Entre más oraba el clérigo, más se aferraba el Tío a no morir. Todos los hijos (Menos Guille) rodearon la cama, se abrazaban con el anciano, besaron su mano y le dieron el que creían el último adiós. El Arzobispo ya extenuado le ordenó en Latín y en Castellano que se fuera y descansara en paz; pero el enfermo firme en la batalla desobediente a la petición, seguía en su agonizante y lúgubre despedida sin dar el adiós final, mientras al fondo muy tenue le llegaban las melodías de Bovea y sus Vallenatos.

Al día siguiente, muy temprano, regresó Monseñor, infausto por la aferrada gracia de querer seguir viviendo del Tío Toño. El reporte de los hijos, ya en un deterioro de estar atendiendo personas, con un cuerpo vivo en cámara ardiente, desvelados por los suspiros permanentes y gemidos del desahuciado, fue seguir esperando el desenlace final. No había de otra.

Cuando Don Antonio Pinilla tenía 14 años, decía que al llegar a la edad de 20 se quitaría la vida por estar viejo. Ahora tendría 92 y no se quería morir.

Antes que Monseñor tomara el primer sorbo de bebida de hierbabuena que le habían ofrecido, sonó el celular de uno de los hijos. Era una videollamada del Guille. Le avisaron y salió de la zona rural donde se encontraba para llamar a su padre. Cuando le avisaron al Tío Toño que Guille, su hijo menor, estaba al teléfono, abrió los ojos, ¡sin poder hablar sonreía esforzado!

Guille explotó en un volcánico llanto pidiéndole perdón por no haber sido el hijo que quizás esperaba, le expresó el cariño y afecto que profesaba hacia su padre. Todos lloraban a cántaros al ver al Tío brotar tantas lágrimas que humedecieron la cama completa y al Arzobispo tomar la estola para limpiarse las suyas. Era una escena del más crudo amor misericordioso entre padre e hijo.

El Tío Toño dejó de agonizar, su cuerpo entró en una calma cósmica y cerró los ojos. Monseñor temió lo peor, que el cuasi muerto recuperara sus facultades de vida, pero no fue así. A las dos horas de haber escuchado al Guille, se oyó el último ronquido y expiró.

Era imposible que Guille llegara a las honras fúnebres, su nombre aparecía en el organigrama de una organización al margen de la ley y tendría orden de captura. Llegó pasadas las nueve noches, una madrugada, camuflado entre la lluvia. Ahí pasó su duelo en la intimidad y sigilo familiar.

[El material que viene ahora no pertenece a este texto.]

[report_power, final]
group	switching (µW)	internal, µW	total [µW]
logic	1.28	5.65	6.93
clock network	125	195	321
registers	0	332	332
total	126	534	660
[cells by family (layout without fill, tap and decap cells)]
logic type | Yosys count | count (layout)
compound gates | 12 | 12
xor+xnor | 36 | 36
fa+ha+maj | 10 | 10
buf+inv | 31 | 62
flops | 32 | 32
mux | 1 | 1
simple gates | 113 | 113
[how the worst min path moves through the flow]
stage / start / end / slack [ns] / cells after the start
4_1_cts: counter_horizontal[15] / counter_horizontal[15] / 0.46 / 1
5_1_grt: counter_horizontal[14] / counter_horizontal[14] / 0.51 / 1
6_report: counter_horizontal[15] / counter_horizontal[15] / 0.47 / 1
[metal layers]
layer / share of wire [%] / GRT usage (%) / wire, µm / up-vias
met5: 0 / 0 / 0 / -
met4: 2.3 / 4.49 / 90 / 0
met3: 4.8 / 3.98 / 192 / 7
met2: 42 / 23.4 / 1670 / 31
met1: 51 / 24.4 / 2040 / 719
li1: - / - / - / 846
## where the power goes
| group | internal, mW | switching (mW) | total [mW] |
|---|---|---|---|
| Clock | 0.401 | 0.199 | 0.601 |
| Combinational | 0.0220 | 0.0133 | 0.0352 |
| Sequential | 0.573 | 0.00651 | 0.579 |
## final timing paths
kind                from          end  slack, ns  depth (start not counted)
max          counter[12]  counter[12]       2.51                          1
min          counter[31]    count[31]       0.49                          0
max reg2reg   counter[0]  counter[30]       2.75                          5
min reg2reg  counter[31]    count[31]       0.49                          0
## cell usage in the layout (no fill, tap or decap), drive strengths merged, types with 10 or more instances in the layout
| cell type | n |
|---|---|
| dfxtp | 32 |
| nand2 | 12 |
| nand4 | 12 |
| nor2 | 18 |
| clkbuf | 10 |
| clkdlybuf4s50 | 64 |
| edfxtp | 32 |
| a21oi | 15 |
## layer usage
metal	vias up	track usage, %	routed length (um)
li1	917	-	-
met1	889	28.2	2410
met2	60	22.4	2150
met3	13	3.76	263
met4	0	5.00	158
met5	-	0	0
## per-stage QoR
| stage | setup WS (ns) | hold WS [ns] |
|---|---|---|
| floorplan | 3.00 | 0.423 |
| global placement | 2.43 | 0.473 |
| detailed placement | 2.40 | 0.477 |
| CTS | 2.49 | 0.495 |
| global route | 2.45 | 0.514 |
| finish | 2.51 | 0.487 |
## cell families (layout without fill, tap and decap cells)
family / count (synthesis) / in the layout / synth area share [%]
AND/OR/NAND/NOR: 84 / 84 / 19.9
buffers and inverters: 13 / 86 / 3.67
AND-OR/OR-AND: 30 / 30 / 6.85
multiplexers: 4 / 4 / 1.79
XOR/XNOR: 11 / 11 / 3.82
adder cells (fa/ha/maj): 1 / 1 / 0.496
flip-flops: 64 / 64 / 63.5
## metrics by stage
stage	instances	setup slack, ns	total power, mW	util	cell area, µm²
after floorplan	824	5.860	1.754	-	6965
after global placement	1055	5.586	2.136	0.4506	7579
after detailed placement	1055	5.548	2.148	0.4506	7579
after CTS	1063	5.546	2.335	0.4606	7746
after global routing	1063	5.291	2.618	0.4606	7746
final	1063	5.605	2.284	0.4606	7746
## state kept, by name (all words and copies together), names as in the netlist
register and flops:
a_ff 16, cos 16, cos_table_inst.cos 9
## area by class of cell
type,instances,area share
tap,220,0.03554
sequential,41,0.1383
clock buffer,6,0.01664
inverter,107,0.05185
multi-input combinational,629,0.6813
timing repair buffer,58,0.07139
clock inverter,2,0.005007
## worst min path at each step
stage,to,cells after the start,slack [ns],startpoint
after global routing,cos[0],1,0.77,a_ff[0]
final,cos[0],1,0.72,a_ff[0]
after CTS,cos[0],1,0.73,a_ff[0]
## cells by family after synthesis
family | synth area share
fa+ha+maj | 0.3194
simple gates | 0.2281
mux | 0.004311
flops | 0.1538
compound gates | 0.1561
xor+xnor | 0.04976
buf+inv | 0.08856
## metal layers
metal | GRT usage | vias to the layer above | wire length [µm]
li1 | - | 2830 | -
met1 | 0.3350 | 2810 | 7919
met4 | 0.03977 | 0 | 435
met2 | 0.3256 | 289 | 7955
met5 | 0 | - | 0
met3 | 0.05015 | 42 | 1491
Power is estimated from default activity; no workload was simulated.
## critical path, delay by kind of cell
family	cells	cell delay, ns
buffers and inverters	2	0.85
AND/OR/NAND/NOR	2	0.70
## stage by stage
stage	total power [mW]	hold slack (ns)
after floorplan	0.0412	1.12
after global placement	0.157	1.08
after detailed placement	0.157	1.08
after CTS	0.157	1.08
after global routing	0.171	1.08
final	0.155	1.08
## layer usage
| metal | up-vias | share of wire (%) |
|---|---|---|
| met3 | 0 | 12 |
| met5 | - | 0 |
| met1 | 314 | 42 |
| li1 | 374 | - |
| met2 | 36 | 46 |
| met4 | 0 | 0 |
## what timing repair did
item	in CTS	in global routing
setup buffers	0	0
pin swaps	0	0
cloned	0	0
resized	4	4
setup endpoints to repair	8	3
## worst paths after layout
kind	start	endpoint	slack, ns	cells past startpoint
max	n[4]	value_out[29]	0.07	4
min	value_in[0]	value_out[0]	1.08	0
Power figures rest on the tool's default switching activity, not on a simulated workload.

ILDA, la mayor de los hermanos, le entregó a Guille un libro de la revolución cubana que su padre lo tenía para él hacía más de 10 años y nunca se lo entregó. Ya de regreso, Guille abrió el libro y encontró una nota con puño y letra del Tío Toño “No hay medicina que cure lo que no cura la felicidad”.

Haciendo remembranza a la frase proclamada por el médico Abrenuncio, cuando le dijo al Marqués en “Del Amor y Otros Demonios”, en el desespero que este último buscaba la sanación para su hija Sierva María.

La nota terminaba con un entrecomillado “De todos mis hijos solo me consta que tú eres feliz, los demás llevan una vida impuesta por mí, y a ciencia cierta, no sé si serán felices”.

Con este mensaje post mortem, conociendo la medicina para todos los males, Guille, sintió el alivio de haber sido perdonado por su padre y desde la tribuna de la legalidad, se animó a seguir luchando los ideales de causas justas en una sociedad convulsionada por la desigualdad.

Posdata: Marcial Alegría, un año sin el gran contador de historias que a través de pinceles de pelo de gato y su universo de colores, narraba el cosmos de una aldea que universalizó con sus trazos. Que no se deje de cumplir el gran anhelo del maestro primitivista “La Casa Galería en su natal San Sebastián”.